FOM: Feasibility and (in)determinateness of the standard numbers

Torkel Franzen torkel at sm.luth.se
Fri Apr 10 06:11:51 EDT 1998


   Vladimir Sazonov says:

   >It seems you have agreed that in the present context we should 
   >not disregard feasibility.  Otherwise, what are we talking about?

  My comments in my last messages have only concerned the (peripheral)
issue of a supposed conflict between the ideas of ordinary arithmetic
and those of feasible arithmetic. In particular, I was not arguing
that a formalization of feasible arithmetic must involve a vicious
circle, but only responding to your suggestion that a formal system
could in a neutral fashion represent our beliefs and intuitions. A
formal system that represents my beliefs and intuitions must settle
every primitive recursive equation s=t, not just those that can be
feasibly settled.  This is not because of any use I make in
mathematical reasoning of the decidability in the theory of such
equations, but only because I wouldn't otherwise accept the system as
representing my belief and intuition that every such equation has a
determinate truth value.

  >We need not "full" but only "feasible" power! For example, we 
  >even need not know that substitution of a term for all 
  >occurrences of a variable is always defined, i.e. feasible.

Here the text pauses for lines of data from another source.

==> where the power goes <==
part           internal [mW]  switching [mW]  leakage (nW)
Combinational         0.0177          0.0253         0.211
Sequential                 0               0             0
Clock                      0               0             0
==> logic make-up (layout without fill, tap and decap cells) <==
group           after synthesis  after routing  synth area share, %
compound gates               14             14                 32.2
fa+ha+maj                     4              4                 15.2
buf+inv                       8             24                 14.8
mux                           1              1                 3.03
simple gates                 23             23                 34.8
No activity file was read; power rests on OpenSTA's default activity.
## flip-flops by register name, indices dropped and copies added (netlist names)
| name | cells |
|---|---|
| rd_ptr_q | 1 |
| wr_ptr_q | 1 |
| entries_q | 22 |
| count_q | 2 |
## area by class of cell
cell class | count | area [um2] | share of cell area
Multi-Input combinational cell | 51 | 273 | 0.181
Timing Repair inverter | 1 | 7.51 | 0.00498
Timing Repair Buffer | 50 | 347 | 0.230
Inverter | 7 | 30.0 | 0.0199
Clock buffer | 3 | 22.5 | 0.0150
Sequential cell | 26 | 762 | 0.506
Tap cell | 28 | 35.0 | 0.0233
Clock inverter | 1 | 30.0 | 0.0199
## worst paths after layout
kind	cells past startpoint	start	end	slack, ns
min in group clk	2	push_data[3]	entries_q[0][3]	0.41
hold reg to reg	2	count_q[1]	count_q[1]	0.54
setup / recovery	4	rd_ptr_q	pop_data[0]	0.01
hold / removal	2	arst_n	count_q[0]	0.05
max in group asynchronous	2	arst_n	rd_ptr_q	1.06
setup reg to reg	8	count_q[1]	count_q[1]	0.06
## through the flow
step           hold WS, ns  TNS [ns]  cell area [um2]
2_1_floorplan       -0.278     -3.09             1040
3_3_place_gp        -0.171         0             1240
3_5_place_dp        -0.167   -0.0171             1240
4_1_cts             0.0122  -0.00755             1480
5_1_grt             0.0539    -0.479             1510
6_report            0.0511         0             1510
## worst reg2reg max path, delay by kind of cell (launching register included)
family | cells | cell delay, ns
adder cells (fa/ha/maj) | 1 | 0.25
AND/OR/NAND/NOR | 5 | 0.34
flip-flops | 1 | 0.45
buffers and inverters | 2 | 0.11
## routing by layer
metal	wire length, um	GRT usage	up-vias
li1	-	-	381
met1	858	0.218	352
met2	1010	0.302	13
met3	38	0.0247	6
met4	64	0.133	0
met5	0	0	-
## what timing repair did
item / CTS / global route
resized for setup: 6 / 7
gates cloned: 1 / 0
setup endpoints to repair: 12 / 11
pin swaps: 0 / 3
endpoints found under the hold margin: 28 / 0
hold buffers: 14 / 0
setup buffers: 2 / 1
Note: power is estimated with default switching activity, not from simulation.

  This may well be so, from the point of view of feasible
arithmetic. Again, my comment was made from the point of view of
ordinary arithmetic. There is an asymmetry here, since we both
in fact learned about formal systems through a classical
presentation, not through a presentation based on feasible
formulas, feasible proofs, and so on.

  To sum up, I doubt that arithmetic can be learned and pursued as
feasible arithmetic without invoking the concepts of classical
arithmetic, and I don't think there is any merit in the idea that our
classical understanding of arithmetic is illusory. But I don't think
there is any great point in arguing these matters. The interest of
feasibility lies in its positive developments, and your paper seems to
me to be a very readable presentation of such developments. Thus
any further comments I might make in this context will be based,
rather, on the ideas associated with those positive developments.